CSF levels of noradrenaline, serotonin, and dopamine metabolites in control-defined BMI quartiles for males and females are shown in Table 3. Analyses of variance with age as covariate gave significant differences for 5-HIAA and for HVA for females and near significance for males. Planned comparisons between quartiles revealed significantly lower 5-HIAA and HVA levels of patients in the lower quartile compared to patients in the upper quartile, both for males (P = .02 and P = .04, resp.) and females (P = .008 and P = .001). No differences were found regarding the noradrenaline metabolite MHPG.

Table 3.

Levels (ng/mL) of noradrenaline (MHPG), serotonin (5-HIAA), and dopamine (HVA) metabolites in CSF of drug-free multiple sclerosis patients, grouped in quartiles according to their body mass index. Quartile limits were defined from BMI of control subjects of the present study, separate for males and for females. Statistical evaluation by analysis of variance with age as covariate.

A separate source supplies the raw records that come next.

From an optimization exercise on the open Yosys and OpenROAD flow, aimed at small area; shortcuts taken in it are not production practice.
In this exercise RTL edits were held to simulation tests only and were not proved equivalent to the original.

==> flow/design.v (excerpt) <==
module conv_top
#(
    parameter int IMG_BITS = 6    
) (
    input  wire               clk,
    input  wire               rst,
    input  wire               ready,
    input  wire [19:0]        idata,
    input  wire [19:0]        cdata_rd,
    output logic              busy,
    output logic              cwr,
    output logic              crd,
    output logic [11:0]       iaddr,
    output logic [11:0]       caddr_wr,
    output logic [11:0]       caddr_rd,
    output logic [19:0]       cdata_wr,
    output logic [2:0]        csel
);
==> flow/config.mk <==
export PLATFORM = sky130hd
export DESIGN_NAME = conv_top
export DESIGN_NICKNAME = conv_top
export VERILOG_FILES = /design/flow/design.v
export SDC_FILE = /design/flow/constraint.sdc
export NUM_CORES = 4
export LEC_CHECK = 0
export ABC_AREA = 1
export CAP_MARGIN = 20
export CORE_MARGIN = 2
export CORE_UTILIZATION = 55
export CTS_CLUSTER_DIAMETER = 50
export CTS_CLUSTER_SIZE = 10
export GPL_ROUTABILITY_DRIVEN = 0
export SLEW_MARGIN = 20
==> flow/constraint.sdc <==
create_clock -name core_clock -period 12.5 [get_ports {clk}]
set_input_delay 2.5000 -clock core_clock [delete_from_list [all_inputs] [get_ports {clk}]]
set_output_delay 2.5000 -clock core_clock [all_outputs]
set_load 0.01 [all_outputs]
standard.sh (not shown) runs the stock make flow with config.mk's settings and CLKGATE_MAP_FILE= SYNTH_SCRIPT=/design/flow/synth_recipe.tcl, a recipe that flattens the netlist after the stock synthesis.
==> flow/flow/run.sh <==
#!/bin/bash
set -euo pipefail
rm -rf scripts_area
cp -r "$FLOW_HOME/scripts" scripts_area
cp flow/abc_area.script scripts_area/abc_area.script
export BUFFER_PORTS_ARGS="-buffer_cell sky130_fd_sc_hd__buf_1"
export CTS_ARGS="-sink_clustering_enable -repair_clock_nets -sink_clustering_size 10 -sink_clustering_max_diameter 50 -dont_use_dummy_load"
bash standard.sh ABC_AREA=1 SCRIPTS_DIR="$PWD/scripts_area" > standard.log 2>&1
==> flow/flow/abc_area.script <==
strash
&get -n
&deepsyn -T 60
&put
dch -f
amap -m
topo
The starting point completed with no timing, DRC or antenna violations.
Next try:
- GPL_ROUTABILITY_DRIVEN: 0 -> unset
- GPL_TIMING_DRIVEN: unset -> 0
Global-route usage went up by 1.2 points. Register-to-register slack got worse by 0.47 ns. Worst setup slack got worse by 0.29 ns. Routed wire length went up by about 3%. Hold slack improved by 0.0092 ns. Synthesized area does not change.


Another version of the RTL of conv_top (not shown whole).
Size in the first run: about 700 cells after synthesis, about 75 flip-flops, ~0.0054 mm2 of cells after synthesis.
export LEC_CHECK = 0
export ABC_AREA = 1
export CAP_MARGIN = 20
export CORE_MARGIN = 2
export CORE_UTILIZATION = 55
export CTS_CLUSTER_DIAMETER = 50
export CTS_CLUSTER_SIZE = 10
export SLEW_MARGIN = 20
create_clock -name core_clock -period 12.5 [get_ports {clk}]
==> flow/flow/run.sh <==
#!/bin/bash
set -euo pipefail
rm -rf scripts_area
cp -r "$FLOW_HOME/scripts" scripts_area
cp flow/abc_area.script scripts_area/abc_area.script
export BUFFER_PORTS_ARGS="-buffer_cell sky130_fd_sc_hd__buf_1"
export CTS_ARGS="-sink_clustering_enable -repair_clock_nets -sink_clustering_size 30 -sink_clustering_max_diameter 150 -dont_use_dummy_load"
bash standard.sh ABC_AREA=1 SCRIPTS_DIR="$PWD/scripts_area" > standard.log 2>&1
==> flow/flow/abc_area.script <==
strash
&get -n
&deepsyn -T 60
&put
dch -f
amap
topo
Next try:
--- a/flow/flow/run.sh
+++ b/flow/flow/run.sh
@@ -7 +7 @@
-export CTS_ARGS="-sink_clustering_enable -repair_clock_nets -sink_clustering_size 30 -sink_clustering_max_diameter 150 -dont_use_dummy_load"
+export CTS_ARGS="-sink_clustering_enable -repair_clock_nets -sink_clustering_size 10 -sink_clustering_max_diameter 50 -dont_use_dummy_load"
What happened:
- wire length is unchanged
- final cell count is unchanged
- area after synthesis does not change
- register-to-register slack barely changes
- via count does not change
- first-iteration DRC count is unchanged
- count of clock-buffer cells in the layout stays the same
- non-clock buffer count does not change
What follows belongs to an exercise in optimizing a design on an open flow for small area, a short achievable clock period and few clock cycles per item; a production flow would make more cautious choices.
In this exercise RTL edits were held to simulation tests only and were not proved equivalent to the original.

Design rect_polar_converter, start of the top module:
module rect_polar_converter (
  input  logic                                clk,
  input  logic                                rst_n,
  input  logic                                in_valid,
  output logic                                in_ready,
  input  logic [1:0]                          in_opcode,
  input  logic signed [rpc_pkg::CW-1:0]       in_operand_first,
  input  logic signed [rpc_pkg::CW-1:0]       in_operand_second,
  output logic                                out_valid,
  input  logic                                out_ready,
  output logic signed [rpc_pkg::CW-1:0]       out_x_out,
  output logic signed [rpc_pkg::CW-1:0]       out_y_out,
  output logic [rpc_pkg::CW-1:0]              out_magnitude,
  output logic signed [rpc_pkg::ANG_W-1:0]    out_angle_rad,
  output logic                                out_mode_error
);
Size in the first run: about 2,600 flip-flops, ~110 I/O pins, ~150,000 sq um of cells after synthesis.
Settings: LEC_CHECK=0, ABC_AREA=1, CAP_MARGIN=20, CORE_MARGIN=2, CORE_UTILIZATION=55, SETUP_SLACK_MARGIN=5, SLEW_MARGIN=20; clock period 8.5 ns.
run.sh (not shown) runs the stock make flow with config.mk's settings and CLKGATE_MAP_FILE= SYNTH_SCRIPT=/design/flow/synth_recipe.tcl, a recipe that flattens the netlist after the stock synthesis.
Testbench counts at the start, summed over its fixed seeds: cycles 8,160, items 8,000.
Next try:
--- a/flow/design.v
+++ b/flow/design.v
@@ -1497,15 +1497,15 @@
   input  logic                                out_ready,
   output logic signed [rpc_pkg::CW-1:0]       out_x_out,
   output logic signed [rpc_pkg::CW-1:0]       out_y_out,
   output logic [rpc_pkg::CW-1:0]              out_magnitude,
   output logic signed [rpc_pkg::ANG_W-1:0]    out_angle_rad,
   output logic                                out_mode_error
 );
-  localparam int RING = 19;
+  localparam int RING = 20;
   localparam int CNTW = 5;             
   localparam logic signed [ZW-1:0] AT0_Q30 = 33'sd843314856;
   logic               e_v;
   logic [1:0]         e_op;
   logic signed [15:0] e_a, e_b;
   logic signed [15:0] e_f1, e_f2, e_f3;
   logic               o_v, s_v;
@@ -1731,65 +1731,62 @@
   logic signed [15:0] q_zq, q_px, q_py;
   logic [39:0]        q_m0, q_m1;
   rpc_post_round u_round (
     .x (c_x[NST]), .y (c_y[NST]), .z (c_z[NST]),
     .zq (q_zq), .px (q_px), .py (q_py)
   );
   rpc_mul_kx u_mkx (.u (c_x[NST][30:10]), .e (c_x[NST][9]), .s0 (q_m0), .s1 (q_m1));
-  logic [24:0] q_ml;
-  rpc_addsub #(.W(25)) u_aml (.a ({1'b0, q_m0[23:0]}), .b ({1'b0, q_m1[23:0]}), .sub (1'b0), .s (q_ml));
   logic [15:0] g_u;
   logic [29:0] g0, g1;
   logic [13:0] grl;
   assign g_u = {~c_b[NST][15], c_b[NST][14:0]};
   rpc_mul_ir u_mir (.u (g_u), .s0 (g0), .s1 (g1));
   rpc_addsub #(.W(14)) u_airl (.a ({1'b0, g0[12:0]}), .b ({1'b0, g1[12:0]}), .sub (1'b0), .s (grl));
   logic               p1_v;
   logic [15:0]        p1_rh0, p1_rh1;
   logic               p1_rc;
   logic [1:0]         p1_op;
   logic signed [15:0] p1_a, p1_b, p1_f1, p1_f2;
-  logic [15:0]        p1_m0, p1_m1;
-  logic               p1_mc;
+  logic [39:0]        p1_m0, p1_m1;
   always_ff @(posedge clk) begin
     p1_op  <= c_op[NST];
     p1_a   <= c_a[NST];
     p1_b   <= c_b[NST];
     p1_f2  <= q_py;
     p1_f1  <= (c_op[NST] == OP_POLAR) ? q_px : q_zq;
-    p1_m0  <= q_m0[39:24];
-    p1_m1  <= q_m1[39:24];
-    p1_mc  <= q_ml[24];
+    p1_m0  <= q_m0;
+    p1_m1  <= q_m1;
     p1_rh0 <= g0[28:13];
     p1_rh1 <= g1[28:13];
     p1_rc  <= grl[13];
   end
   logic signed [15:0] r_rep;
   logic [15:0]        gkh;
   always_comb begin
     if (!p1_a[15])                       gkh = 16'd0;
     else if (!p1_b[15] && p1_b != 16'd0) gkh = -16'sd11520;
     else                                 gkh = 16'sd11520;
   end
   assign r_rep = p1_rh0 + p1_rh1 + gkh + {15'd0, p1_rc};
-  logic [15:0] m_sum;
-  assign m_sum = p1_m0 + p1_m1 + {15'd0, p1_mc};
-  assign e_v  = p1_v;
-  assign e_op = p1_op;
-  assign e_a  = p1_a;
-  assign e_b  = (p1_op == OP_POLAR) ? r_rep : p1_b;
-  assign e_f1 = p1_f1;
-  assign e_f2 = (p1_op == OP_POLAR) ? p1_f2 : m_sum;
-  assign e_f3 = p1_b;
+  logic [39:0] m_sum;
+  rpc_addsub #(.W(40)) u_amag (.a (p1_m0), .b (p1_m1), .sub (1'b0), .s (m_sum));
+  always_ff @(posedge clk) begin
+    e_op <= p1_op;
+    e_a  <= p1_a;
+    e_b  <= (p1_op == OP_POLAR) ? r_rep : p1_b;
+    e_f1 <= p1_f1;
+    e_f2 <= (p1_op == OP_POLAR) ? p1_f2 : m_sum[39:24];
+    e_f3 <= p1_b;
+  end
   logic signed [15:0] d_x, d_y, d_ang;
   logic [15:0]        d_mag;
   logic               d_err;
   always_comb begin
     logic origin;
-    origin = (p1_a == '0) && (p1_b == '0);
+    origin = (e_a == '0) && (e_b == '0);
     d_x = '0; d_y = '0; d_mag = '0; d_ang = '0; d_err = 1'b0;
     case (e_op)
       OP_RECT: begin
         d_x   = e_a;
         d_y   = e_b;
         d_mag = origin ? '0 : e_f2;
         d_ang = origin ? '0 : e_f1;
@@ -1825,31 +1822,33 @@
   end
   always_ff @(posedge clk) begin
     if (!rst_n) begin
       r0_v       <= 1'b0;
       r1_v       <= 1'b0;
       c_v[1]     <= 1'b0;
       p1_v       <= 1'b0;
+      e_v        <= 1'b0;
       o_v        <= 1'b0;
       s_v        <= 1'b0;
       blk_cnt    <= '0;
       in_ready_r <= 1'b1;
     end else begin
       logic [CNTW-1:0] cnt_n;
       r0_v   <= recirc || take;
       r1_v   <= r0_v;
       c_v[1] <= r1_v;
       p1_v   <= c_v[NST];
+      e_v    <= p1_v;
       o_v    <= o_v ? (pop ? (s_v || deliver) : 1'b1) : deliver;
       s_v    <= s_v_n;
       if (recirc && !blocked) cnt_n = CNTW'(RING - 1);
       else if (blocked)       cnt_n = blk_cnt - 1'b1;
       else                    cnt_n = '0;
       blk_cnt    <= cnt_n;
-      in_ready_r <= (cnt_n == '0) && !(c_v[NST] && s_v_n);
+      in_ready_r <= (cnt_n == '0) && !(p1_v && s_v_n);
     end
   end
   assign out_valid      = o_v;
   assign out_x_out      = o_x;
   assign out_y_out      = o_y;
   assign out_magnitude  = o_mag;
   assign out_angle_rad  = o_ang;
Effect:
- sequential share of layout area increases by 1.1 points
- final cell count increases by 0.50%
- hold slack got worse by 0.088 ns
- non-clock buffer count decreases by 46
- worst setup slack improved by 0.019 ns
Testbench counts after the change, summed over its fixed seeds: cycles 8,168, items 8,000.

==> static timing again, ports no longer ideal <==
How much do the figures lean on ideal ports? The routed layouts below were timed once more, with nothing changed but the port constraints.
Step 1, drivers: a clkbuf_16 drives clk and a buf_2 each remaining input, both assumed.
Step 2 also shifts input and output timing later by t, the mid clock arrival at the registers, as if the neighbouring blocks saw the same clock.
a / b / c = ideal / step 1 / step 2; a / b = the first two.
run | t, ns | setup WS [ns] | clock arrival spread, ns | worst register clock-pin slew, ns
the first run | 0.992 | 5.006 / 4.983 / 4.128 | 0.056 / 0.056 | 0.07 / 0.07
the second run | 1.015 | 5.025 / 4.959 / 4.495 | 0.123 / 0.122 | 0.07 / 0.07
After both steps every run listed still meets setup and hold. For the first run, which loses most, drivers alone change the setup slack by -0.023 ns; drivers and shift together by -0.878 ns.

BMI quartile N BMI Age MHPG 5-HIAA HVA
Male patients
 Lower 23 22.3 ± 1.0 32.2 ± 8.4 6.64 ± 1.85 12.7 ± 5.9 22.6 ± 8.3
 Middle (2nd + 3rd) 46 25.7 ± 1.2 34.8 ± 8.5 6.16 ± 1.97 14.6 ± 7.1 24.7 ± 11.4
 Upper 14 30.4 ± 2.2 32.7 ± 5.2 6.83 ± 2.68 15.4 ± 10.5 26.0 ± 12.9
F (2, 79) 0.67 0.76 0.54
P .52 .47 .58
Female patients
 Lower 77 19.9 ± 1.3 32.2 ± 7.9 6.37 ± 1.84 15.6 ± 5.6 25.8 ± 9.1
 Middle (2nd + 3rd) 79 24.2 ± 1.6 36.6 ± 9.8 6.69 ± 1.93 18.3 ± 7.9 31.3 ± 11.6
 Upper 21 33.8 ± 4.4 38.9 ± 11.0 7.08 ± 2.25 21.5 ± 5.9 36.6 ± 16.1
F (2, 173) 0.85 5.05 9.50
P .43 .007 .0001
 Lower versus upper, P .21 .003 .0001

4. Discussion

For the female patient population, significantly lower BMI was found compared to that of sex and age matched controls. BMI was not related to duration of disease or EDSS score, but the fact that the difference from controls was not significant for subjects with CIS indicates that lower BMI is not present at disease onset but develops later, during disease progression. This highly significant difference (P < .005) in BMI is the result of higher than expected—compared to controls—numbers of patients with lower weight and also with greater height. For male patients, the difference in BMI was not significant. There was, however, a shift towards greater body height in patients compared to controls.

Our results regarding BMI are in line with those of Nortvedt et al. [8], who reported for a mixed population of 22 males and 65 females (75% females) a BMI of 23.5 ± 3.6, with 11% of subjects having BMI below 20. In the present study of 149 males and 310 females (69% females), we calculated for the total sample a BMI of 24.2 ± 4.5, while 13.6% patients had BMI below 20.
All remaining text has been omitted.